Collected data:

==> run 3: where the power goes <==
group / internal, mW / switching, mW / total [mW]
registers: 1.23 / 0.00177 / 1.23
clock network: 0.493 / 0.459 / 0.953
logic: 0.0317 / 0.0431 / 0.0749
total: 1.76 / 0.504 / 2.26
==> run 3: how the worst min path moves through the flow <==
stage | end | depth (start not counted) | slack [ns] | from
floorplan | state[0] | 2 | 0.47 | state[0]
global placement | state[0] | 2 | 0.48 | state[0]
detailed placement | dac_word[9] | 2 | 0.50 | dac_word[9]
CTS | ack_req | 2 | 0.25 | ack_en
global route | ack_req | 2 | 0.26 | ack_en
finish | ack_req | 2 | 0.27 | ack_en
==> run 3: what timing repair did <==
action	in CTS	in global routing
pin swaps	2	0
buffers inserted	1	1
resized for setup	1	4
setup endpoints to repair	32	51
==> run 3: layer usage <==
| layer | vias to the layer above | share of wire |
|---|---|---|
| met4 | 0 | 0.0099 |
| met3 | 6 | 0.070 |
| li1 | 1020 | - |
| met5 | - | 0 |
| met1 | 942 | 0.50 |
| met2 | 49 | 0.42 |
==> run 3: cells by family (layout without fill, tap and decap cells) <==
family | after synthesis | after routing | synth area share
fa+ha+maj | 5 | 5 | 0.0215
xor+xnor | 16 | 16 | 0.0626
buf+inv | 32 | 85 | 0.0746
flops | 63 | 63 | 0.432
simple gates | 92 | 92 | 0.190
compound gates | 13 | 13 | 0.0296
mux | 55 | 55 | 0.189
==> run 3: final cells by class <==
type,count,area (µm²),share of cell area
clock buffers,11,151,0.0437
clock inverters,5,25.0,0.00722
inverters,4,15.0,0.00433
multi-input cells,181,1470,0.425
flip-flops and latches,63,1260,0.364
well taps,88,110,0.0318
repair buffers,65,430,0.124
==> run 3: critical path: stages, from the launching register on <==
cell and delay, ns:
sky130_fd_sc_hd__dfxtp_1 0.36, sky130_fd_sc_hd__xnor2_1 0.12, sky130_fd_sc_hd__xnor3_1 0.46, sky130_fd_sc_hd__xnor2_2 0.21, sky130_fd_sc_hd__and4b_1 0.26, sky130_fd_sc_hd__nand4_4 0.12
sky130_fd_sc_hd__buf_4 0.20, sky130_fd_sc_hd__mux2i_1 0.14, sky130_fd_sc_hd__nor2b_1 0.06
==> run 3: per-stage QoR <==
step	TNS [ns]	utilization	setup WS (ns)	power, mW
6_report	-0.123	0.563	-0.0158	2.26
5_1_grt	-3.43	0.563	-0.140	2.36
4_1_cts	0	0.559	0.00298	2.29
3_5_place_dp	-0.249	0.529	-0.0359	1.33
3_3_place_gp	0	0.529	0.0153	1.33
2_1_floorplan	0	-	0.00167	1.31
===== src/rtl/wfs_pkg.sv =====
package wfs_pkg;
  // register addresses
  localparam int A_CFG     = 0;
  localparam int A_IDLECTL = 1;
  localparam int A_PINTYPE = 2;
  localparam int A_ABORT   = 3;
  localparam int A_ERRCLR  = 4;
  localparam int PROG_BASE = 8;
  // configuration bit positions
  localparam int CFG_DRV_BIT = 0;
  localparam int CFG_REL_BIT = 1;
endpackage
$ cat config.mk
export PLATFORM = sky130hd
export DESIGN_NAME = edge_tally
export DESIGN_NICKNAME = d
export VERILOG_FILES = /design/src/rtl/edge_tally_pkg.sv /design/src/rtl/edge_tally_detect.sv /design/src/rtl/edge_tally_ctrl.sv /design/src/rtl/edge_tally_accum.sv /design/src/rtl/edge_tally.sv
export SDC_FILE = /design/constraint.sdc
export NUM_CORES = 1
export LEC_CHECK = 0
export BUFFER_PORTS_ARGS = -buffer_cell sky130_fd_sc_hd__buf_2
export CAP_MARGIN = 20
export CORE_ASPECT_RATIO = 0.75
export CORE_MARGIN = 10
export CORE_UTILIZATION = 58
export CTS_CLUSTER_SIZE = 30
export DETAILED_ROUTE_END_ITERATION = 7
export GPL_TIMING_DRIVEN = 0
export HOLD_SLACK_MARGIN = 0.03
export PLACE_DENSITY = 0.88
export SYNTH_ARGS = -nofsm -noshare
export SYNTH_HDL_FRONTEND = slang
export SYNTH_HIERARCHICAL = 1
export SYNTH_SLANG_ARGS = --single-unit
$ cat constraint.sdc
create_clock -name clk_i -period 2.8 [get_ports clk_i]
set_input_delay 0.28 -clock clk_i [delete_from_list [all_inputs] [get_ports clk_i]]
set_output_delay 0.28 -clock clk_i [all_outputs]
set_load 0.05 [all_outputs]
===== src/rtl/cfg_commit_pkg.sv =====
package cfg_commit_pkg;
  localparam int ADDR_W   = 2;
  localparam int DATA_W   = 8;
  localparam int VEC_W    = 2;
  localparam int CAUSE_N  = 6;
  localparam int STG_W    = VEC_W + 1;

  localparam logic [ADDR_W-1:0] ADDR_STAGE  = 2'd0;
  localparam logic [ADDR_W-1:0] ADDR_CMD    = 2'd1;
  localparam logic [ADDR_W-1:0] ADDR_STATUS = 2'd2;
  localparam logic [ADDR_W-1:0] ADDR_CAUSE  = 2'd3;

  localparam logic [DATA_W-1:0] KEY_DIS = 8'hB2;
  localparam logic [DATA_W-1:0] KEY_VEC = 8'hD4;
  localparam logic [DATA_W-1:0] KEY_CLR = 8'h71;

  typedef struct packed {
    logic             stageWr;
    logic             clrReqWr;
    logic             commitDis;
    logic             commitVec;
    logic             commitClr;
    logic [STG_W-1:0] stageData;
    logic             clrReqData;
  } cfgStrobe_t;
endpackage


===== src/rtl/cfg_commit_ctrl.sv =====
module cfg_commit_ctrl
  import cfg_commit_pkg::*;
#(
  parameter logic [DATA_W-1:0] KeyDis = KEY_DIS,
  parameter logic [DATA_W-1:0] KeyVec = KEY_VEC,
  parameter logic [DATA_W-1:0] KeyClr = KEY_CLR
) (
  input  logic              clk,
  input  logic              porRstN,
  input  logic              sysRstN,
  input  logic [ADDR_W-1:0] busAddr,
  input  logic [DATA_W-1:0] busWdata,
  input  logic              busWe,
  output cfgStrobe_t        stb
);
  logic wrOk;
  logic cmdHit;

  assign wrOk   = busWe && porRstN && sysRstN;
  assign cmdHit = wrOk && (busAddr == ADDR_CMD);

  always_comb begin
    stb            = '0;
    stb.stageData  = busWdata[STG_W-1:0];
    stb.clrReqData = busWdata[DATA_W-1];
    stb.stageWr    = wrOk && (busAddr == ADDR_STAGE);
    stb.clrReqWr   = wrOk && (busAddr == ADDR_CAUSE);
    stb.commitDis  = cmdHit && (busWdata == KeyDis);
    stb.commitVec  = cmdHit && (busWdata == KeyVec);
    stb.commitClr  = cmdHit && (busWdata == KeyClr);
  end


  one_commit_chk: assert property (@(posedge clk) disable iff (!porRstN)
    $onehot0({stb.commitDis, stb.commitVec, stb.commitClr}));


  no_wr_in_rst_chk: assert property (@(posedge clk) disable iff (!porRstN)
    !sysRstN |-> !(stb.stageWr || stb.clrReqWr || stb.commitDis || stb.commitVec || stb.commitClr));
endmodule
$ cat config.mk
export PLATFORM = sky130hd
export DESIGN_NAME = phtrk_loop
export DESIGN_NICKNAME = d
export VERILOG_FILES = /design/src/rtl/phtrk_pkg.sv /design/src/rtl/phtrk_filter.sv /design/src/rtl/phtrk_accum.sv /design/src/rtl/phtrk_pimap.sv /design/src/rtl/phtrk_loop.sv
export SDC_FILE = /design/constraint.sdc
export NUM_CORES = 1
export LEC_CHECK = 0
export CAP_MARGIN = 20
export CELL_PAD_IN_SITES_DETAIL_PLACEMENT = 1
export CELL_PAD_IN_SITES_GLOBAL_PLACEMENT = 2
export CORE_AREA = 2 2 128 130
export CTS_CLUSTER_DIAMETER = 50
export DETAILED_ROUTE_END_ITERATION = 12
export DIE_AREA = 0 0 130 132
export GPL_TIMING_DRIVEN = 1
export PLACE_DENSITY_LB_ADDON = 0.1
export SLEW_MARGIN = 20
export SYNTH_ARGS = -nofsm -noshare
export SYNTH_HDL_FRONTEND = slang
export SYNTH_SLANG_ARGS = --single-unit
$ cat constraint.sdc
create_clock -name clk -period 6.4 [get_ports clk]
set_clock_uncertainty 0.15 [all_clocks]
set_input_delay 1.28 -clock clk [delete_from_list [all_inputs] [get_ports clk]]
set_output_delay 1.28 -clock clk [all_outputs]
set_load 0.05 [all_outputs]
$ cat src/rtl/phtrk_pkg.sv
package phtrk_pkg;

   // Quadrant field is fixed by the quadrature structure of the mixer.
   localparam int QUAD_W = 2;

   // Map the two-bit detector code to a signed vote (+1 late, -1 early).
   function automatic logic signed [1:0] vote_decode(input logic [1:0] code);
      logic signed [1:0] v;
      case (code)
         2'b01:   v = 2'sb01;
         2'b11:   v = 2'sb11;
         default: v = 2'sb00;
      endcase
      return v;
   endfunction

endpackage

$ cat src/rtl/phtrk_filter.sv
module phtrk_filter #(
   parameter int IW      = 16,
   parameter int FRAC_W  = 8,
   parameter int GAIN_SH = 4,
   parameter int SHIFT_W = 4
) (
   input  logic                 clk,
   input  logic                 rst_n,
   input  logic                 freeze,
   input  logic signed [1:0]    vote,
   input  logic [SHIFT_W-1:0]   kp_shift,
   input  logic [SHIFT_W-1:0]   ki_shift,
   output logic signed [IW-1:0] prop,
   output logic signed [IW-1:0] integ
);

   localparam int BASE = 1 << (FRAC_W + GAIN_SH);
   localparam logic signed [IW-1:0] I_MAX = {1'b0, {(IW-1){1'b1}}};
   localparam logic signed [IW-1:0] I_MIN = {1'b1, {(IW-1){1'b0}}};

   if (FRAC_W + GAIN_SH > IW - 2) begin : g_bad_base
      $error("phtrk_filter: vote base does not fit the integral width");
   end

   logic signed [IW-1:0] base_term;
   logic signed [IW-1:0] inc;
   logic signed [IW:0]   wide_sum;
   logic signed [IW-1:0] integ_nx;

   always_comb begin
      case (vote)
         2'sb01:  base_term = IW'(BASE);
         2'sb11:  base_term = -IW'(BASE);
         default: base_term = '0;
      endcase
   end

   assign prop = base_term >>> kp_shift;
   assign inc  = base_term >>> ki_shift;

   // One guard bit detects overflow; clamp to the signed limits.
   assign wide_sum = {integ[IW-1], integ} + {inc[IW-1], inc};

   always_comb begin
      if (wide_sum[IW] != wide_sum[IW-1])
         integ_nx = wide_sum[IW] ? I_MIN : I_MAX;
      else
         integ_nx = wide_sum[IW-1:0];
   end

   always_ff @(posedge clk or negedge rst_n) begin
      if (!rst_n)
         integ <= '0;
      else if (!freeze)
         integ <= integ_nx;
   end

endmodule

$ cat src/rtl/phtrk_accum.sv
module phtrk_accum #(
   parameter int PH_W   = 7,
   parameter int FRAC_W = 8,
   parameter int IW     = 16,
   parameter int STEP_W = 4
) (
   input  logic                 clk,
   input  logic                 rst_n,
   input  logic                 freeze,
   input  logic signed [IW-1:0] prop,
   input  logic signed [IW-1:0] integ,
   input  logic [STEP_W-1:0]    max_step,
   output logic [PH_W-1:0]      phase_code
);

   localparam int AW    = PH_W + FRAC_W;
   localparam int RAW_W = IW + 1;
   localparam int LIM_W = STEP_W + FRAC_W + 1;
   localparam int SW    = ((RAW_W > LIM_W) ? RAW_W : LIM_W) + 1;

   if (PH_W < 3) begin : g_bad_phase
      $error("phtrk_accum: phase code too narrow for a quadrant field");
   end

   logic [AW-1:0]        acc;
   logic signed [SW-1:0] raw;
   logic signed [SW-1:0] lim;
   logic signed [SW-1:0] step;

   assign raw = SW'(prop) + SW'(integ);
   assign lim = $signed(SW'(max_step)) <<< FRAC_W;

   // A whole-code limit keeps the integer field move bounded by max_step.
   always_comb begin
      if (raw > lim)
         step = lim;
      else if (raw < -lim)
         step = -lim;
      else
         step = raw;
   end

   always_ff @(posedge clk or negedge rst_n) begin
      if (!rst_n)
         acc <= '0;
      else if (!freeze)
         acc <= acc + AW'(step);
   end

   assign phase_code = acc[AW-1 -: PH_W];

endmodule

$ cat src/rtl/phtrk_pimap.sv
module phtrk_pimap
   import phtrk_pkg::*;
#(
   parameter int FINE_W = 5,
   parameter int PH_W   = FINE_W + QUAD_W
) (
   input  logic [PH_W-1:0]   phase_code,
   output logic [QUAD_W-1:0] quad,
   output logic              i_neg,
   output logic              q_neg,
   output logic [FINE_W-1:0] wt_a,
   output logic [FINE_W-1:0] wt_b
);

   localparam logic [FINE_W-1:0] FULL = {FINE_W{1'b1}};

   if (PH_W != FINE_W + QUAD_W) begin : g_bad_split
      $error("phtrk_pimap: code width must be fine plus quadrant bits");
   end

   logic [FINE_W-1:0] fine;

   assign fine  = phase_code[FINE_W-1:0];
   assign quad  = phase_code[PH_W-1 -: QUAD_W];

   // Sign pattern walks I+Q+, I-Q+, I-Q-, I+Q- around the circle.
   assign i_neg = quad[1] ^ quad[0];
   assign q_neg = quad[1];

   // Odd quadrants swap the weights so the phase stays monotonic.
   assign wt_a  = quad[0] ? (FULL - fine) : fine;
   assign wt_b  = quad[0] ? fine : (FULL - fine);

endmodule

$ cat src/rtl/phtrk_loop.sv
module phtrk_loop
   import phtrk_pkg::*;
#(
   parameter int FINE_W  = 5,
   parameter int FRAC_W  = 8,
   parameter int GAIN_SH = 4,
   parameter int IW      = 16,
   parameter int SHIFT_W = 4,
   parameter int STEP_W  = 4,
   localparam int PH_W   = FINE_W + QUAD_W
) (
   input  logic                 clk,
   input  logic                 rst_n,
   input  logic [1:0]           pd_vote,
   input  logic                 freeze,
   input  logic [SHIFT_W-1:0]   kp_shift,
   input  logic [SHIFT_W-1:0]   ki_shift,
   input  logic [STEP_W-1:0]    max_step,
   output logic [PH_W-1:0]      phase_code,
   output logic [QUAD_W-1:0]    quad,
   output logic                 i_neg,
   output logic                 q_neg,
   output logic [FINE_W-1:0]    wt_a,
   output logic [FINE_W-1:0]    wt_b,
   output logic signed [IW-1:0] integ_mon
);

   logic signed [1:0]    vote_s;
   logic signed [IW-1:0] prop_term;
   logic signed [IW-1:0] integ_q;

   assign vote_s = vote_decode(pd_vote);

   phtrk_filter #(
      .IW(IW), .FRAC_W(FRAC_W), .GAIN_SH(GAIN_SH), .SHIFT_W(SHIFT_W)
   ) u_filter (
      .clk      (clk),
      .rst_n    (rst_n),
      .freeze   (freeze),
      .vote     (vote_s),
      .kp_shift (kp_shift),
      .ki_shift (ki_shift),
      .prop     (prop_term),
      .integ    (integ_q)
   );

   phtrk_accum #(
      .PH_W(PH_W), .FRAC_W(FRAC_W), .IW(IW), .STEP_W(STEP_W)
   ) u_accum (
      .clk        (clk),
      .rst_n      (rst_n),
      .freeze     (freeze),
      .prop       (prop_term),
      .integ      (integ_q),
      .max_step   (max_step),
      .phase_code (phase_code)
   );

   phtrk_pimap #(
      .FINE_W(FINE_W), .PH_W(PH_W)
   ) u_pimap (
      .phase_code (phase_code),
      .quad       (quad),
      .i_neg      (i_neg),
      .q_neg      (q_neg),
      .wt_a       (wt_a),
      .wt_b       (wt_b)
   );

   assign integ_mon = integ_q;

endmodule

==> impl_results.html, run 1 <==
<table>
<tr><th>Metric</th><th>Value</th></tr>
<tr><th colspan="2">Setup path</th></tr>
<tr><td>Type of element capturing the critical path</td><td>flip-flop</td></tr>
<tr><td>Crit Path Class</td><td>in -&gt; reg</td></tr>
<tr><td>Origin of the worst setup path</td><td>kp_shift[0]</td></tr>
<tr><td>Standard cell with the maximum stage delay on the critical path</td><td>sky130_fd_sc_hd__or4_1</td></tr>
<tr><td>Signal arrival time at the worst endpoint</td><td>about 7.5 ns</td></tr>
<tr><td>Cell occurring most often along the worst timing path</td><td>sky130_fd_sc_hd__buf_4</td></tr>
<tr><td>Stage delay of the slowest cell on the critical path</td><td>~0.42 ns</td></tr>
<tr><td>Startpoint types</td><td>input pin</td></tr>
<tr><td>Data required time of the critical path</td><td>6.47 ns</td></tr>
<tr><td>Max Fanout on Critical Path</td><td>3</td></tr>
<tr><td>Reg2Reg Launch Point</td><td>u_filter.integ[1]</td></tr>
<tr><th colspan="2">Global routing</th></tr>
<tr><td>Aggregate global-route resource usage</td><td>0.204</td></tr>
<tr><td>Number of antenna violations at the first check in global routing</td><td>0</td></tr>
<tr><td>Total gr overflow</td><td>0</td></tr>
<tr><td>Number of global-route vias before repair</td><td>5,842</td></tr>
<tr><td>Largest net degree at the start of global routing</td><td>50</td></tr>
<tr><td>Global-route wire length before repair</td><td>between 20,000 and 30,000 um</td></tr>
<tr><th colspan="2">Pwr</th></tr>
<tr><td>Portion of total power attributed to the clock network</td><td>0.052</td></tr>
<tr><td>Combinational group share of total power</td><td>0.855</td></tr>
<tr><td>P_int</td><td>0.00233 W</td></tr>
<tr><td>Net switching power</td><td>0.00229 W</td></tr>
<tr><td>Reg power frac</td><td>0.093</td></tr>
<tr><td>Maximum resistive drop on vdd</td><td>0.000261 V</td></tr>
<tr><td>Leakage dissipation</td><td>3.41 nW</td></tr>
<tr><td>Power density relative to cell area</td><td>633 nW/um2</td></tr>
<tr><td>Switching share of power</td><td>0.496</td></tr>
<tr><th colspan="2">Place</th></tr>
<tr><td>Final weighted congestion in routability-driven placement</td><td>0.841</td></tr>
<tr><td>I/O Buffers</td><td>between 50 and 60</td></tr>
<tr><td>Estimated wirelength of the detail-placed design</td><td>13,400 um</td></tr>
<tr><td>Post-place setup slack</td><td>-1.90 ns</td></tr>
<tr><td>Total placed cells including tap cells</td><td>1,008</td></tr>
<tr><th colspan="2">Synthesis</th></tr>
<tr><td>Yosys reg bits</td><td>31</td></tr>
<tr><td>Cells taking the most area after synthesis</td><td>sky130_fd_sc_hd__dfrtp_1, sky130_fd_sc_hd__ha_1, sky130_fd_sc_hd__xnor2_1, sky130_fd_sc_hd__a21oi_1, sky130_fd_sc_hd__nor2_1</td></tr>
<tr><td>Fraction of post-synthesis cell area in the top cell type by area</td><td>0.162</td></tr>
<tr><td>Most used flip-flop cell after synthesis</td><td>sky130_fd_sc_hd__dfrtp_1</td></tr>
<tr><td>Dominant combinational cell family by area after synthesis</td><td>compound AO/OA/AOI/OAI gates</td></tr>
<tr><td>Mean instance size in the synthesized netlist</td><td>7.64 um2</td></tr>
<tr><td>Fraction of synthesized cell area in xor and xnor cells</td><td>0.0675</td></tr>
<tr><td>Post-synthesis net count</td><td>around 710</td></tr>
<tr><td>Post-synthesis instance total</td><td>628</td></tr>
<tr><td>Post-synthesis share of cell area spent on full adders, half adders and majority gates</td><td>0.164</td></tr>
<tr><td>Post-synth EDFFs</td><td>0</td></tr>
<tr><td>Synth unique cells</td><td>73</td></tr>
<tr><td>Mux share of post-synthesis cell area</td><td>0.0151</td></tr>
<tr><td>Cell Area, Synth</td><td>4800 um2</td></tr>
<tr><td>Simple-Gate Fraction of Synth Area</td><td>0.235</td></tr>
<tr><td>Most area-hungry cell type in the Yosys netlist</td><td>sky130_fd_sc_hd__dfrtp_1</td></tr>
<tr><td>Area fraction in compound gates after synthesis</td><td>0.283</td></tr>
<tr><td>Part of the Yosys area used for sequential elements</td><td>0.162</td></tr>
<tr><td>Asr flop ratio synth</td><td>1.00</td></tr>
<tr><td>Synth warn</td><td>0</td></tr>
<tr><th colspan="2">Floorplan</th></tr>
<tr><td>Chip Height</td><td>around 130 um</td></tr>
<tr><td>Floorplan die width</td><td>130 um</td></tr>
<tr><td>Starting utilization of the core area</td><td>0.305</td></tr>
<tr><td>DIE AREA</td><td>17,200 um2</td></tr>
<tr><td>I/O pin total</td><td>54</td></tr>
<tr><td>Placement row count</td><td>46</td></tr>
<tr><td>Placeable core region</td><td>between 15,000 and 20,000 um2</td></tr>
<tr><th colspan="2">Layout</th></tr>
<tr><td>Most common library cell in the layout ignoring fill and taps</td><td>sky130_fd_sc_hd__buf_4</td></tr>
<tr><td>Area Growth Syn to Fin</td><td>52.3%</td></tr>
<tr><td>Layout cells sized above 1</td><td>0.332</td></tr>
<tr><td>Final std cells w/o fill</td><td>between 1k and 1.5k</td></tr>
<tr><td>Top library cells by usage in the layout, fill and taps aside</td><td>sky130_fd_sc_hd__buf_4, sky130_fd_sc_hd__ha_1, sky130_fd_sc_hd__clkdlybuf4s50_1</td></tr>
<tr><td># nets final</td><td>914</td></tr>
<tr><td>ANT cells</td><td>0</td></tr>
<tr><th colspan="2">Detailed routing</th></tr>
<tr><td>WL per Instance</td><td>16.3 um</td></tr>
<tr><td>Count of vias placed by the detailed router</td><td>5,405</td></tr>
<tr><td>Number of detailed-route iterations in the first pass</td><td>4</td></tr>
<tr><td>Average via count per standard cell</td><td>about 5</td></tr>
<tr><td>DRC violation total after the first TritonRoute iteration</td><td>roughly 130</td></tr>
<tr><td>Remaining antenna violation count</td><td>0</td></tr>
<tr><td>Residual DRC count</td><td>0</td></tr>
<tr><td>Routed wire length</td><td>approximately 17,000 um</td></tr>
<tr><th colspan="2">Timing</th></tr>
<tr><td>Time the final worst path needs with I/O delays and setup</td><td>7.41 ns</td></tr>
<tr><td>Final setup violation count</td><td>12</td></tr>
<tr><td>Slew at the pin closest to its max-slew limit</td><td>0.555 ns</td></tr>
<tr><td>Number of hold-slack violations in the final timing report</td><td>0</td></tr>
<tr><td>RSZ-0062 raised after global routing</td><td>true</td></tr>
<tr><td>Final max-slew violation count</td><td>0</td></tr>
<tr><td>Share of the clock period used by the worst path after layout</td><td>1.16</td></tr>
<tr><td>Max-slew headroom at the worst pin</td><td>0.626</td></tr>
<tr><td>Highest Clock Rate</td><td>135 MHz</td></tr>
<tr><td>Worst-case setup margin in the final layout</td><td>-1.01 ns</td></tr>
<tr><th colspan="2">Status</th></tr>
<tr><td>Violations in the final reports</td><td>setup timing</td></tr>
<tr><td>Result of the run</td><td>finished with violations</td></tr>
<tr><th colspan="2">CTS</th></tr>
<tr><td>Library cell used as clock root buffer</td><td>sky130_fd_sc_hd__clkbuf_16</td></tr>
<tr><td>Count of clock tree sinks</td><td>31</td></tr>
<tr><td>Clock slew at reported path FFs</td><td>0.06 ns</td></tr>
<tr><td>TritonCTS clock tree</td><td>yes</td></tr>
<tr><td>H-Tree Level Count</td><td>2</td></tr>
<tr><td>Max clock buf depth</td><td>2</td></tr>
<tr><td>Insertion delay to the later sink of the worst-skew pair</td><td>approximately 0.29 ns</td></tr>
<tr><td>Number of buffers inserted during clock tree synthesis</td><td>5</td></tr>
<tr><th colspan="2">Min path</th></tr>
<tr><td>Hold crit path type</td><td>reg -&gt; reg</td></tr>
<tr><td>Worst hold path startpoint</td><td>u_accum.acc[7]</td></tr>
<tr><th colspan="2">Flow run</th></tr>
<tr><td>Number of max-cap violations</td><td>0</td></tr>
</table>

• _About this exercise_:
Copy out, word for word, the part of the entries above that begins at the line with "type,count,area (µm²),share of cell area" and ends at the line with "repair buffers,65,430,0.124", including both.

• _Solution to the problem_:
type,count,area (µm²),share of cell area
clock buffers,11,151,0.0437
clock inverters,5,25.0,0.00722
inverters,4,15.0,0.00433
multi-input cells,181,1470,0.425
flip-flops and latches,63,1260,0.364
well taps,88,110,0.0318
repair buffers,65,430,0.124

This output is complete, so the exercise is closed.